### What to produce
Scan the data below for the string "parameter". Copy every line where it appears.

** Opening Information provided block **

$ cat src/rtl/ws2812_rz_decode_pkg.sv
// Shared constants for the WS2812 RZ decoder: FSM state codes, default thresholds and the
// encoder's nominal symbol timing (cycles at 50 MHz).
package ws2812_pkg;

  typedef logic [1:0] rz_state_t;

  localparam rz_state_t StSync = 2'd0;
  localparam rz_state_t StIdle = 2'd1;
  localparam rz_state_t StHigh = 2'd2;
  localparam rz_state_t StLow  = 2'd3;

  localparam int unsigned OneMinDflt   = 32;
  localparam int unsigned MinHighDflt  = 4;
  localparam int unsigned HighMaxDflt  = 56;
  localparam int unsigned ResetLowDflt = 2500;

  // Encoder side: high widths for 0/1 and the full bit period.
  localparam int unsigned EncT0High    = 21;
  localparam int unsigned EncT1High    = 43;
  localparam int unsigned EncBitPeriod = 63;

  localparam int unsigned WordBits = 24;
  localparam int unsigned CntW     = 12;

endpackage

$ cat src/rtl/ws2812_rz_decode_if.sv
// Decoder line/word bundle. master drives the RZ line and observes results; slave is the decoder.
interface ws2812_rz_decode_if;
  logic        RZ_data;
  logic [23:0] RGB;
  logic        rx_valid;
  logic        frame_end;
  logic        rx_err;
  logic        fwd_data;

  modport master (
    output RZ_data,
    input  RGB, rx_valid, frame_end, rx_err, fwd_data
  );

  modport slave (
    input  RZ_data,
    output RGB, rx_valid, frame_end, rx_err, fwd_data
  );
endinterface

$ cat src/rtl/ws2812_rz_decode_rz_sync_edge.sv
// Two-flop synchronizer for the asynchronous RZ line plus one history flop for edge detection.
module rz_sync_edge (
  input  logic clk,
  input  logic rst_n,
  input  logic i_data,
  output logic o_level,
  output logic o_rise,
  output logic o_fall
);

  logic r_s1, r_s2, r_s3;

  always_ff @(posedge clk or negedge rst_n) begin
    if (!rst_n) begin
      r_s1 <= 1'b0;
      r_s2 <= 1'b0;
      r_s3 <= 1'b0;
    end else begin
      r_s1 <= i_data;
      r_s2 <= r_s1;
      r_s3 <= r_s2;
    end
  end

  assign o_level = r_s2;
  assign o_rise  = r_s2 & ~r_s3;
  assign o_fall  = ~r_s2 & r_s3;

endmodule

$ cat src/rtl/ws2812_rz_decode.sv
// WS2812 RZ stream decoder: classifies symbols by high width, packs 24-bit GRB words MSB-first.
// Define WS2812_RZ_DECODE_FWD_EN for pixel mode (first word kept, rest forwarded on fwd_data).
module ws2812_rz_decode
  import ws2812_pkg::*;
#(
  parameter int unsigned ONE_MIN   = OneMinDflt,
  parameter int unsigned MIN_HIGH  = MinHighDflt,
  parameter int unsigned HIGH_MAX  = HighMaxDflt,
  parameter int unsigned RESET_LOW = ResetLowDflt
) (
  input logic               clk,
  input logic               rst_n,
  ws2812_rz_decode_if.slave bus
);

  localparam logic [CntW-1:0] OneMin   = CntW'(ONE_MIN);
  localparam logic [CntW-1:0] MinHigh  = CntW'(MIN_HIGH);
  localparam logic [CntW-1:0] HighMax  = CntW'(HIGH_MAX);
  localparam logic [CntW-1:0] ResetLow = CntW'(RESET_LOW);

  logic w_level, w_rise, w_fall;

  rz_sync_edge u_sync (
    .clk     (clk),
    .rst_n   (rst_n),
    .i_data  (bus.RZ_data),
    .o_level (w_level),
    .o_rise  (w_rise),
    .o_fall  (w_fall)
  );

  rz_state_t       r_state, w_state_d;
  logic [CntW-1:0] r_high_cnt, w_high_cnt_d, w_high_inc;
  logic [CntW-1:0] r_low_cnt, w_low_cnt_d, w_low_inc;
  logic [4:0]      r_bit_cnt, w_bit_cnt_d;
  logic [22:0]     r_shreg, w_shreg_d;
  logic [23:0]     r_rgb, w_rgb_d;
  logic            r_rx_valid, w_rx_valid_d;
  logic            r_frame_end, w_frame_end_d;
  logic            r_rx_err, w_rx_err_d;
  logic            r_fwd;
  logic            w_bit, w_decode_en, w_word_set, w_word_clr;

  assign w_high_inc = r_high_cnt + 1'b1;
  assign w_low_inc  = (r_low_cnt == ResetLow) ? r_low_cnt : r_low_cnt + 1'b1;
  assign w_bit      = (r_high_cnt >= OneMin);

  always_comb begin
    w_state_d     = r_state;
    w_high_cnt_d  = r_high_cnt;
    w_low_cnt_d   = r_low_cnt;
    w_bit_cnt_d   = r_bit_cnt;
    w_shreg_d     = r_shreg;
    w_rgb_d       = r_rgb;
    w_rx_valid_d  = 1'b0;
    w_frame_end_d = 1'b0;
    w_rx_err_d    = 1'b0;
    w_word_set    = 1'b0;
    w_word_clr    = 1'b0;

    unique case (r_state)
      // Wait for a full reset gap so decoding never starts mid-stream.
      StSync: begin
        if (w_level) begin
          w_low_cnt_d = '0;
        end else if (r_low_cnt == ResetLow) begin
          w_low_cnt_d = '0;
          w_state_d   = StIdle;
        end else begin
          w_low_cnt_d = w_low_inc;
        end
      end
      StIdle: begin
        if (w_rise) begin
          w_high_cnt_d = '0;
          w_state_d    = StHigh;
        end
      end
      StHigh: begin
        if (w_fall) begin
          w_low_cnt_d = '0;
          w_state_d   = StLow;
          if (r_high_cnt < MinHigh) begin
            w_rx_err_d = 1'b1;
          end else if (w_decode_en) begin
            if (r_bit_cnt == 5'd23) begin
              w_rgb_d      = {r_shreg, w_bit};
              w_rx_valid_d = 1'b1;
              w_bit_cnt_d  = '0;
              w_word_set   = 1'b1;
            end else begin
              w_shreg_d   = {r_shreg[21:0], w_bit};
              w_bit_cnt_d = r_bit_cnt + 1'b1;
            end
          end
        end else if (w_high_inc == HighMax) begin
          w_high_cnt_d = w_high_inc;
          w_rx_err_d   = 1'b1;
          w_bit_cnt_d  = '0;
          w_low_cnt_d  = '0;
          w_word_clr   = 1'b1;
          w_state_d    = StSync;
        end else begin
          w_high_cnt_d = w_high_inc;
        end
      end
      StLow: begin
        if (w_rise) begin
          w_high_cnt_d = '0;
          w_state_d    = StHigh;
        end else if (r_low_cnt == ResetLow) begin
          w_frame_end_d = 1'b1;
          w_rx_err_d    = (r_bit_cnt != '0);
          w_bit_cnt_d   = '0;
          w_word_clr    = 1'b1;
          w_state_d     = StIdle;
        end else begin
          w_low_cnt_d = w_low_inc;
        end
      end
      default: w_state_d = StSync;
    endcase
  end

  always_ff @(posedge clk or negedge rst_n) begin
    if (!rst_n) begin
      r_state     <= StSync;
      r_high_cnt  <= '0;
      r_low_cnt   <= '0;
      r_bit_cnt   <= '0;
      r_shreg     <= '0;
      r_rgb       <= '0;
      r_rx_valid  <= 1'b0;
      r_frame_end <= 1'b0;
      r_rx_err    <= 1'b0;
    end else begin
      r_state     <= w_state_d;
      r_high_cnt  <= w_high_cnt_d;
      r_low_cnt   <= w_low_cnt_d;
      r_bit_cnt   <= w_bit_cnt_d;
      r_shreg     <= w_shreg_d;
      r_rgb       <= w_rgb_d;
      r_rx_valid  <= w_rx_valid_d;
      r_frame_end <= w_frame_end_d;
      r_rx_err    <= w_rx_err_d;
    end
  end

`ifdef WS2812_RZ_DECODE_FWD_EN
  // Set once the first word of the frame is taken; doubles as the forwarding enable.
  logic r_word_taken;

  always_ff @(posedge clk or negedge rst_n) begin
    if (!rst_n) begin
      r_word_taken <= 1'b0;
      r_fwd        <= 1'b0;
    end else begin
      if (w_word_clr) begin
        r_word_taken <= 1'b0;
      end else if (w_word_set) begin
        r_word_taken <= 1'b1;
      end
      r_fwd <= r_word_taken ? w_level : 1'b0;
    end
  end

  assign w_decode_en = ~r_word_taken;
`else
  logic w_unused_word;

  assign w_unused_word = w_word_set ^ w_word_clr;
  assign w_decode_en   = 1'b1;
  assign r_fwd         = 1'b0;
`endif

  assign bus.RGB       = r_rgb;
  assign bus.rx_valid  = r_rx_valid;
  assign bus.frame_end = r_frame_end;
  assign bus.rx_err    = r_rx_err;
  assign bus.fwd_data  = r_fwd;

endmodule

** Closing Information provided block **

### Answer section
  parameter int unsigned ONE_MIN   = OneMinDflt,
  parameter int unsigned MIN_HIGH  = MinHighDflt,
  parameter int unsigned HIGH_MAX  = HighMaxDflt,
  parameter int unsigned RESET_LOW = ResetLowDflt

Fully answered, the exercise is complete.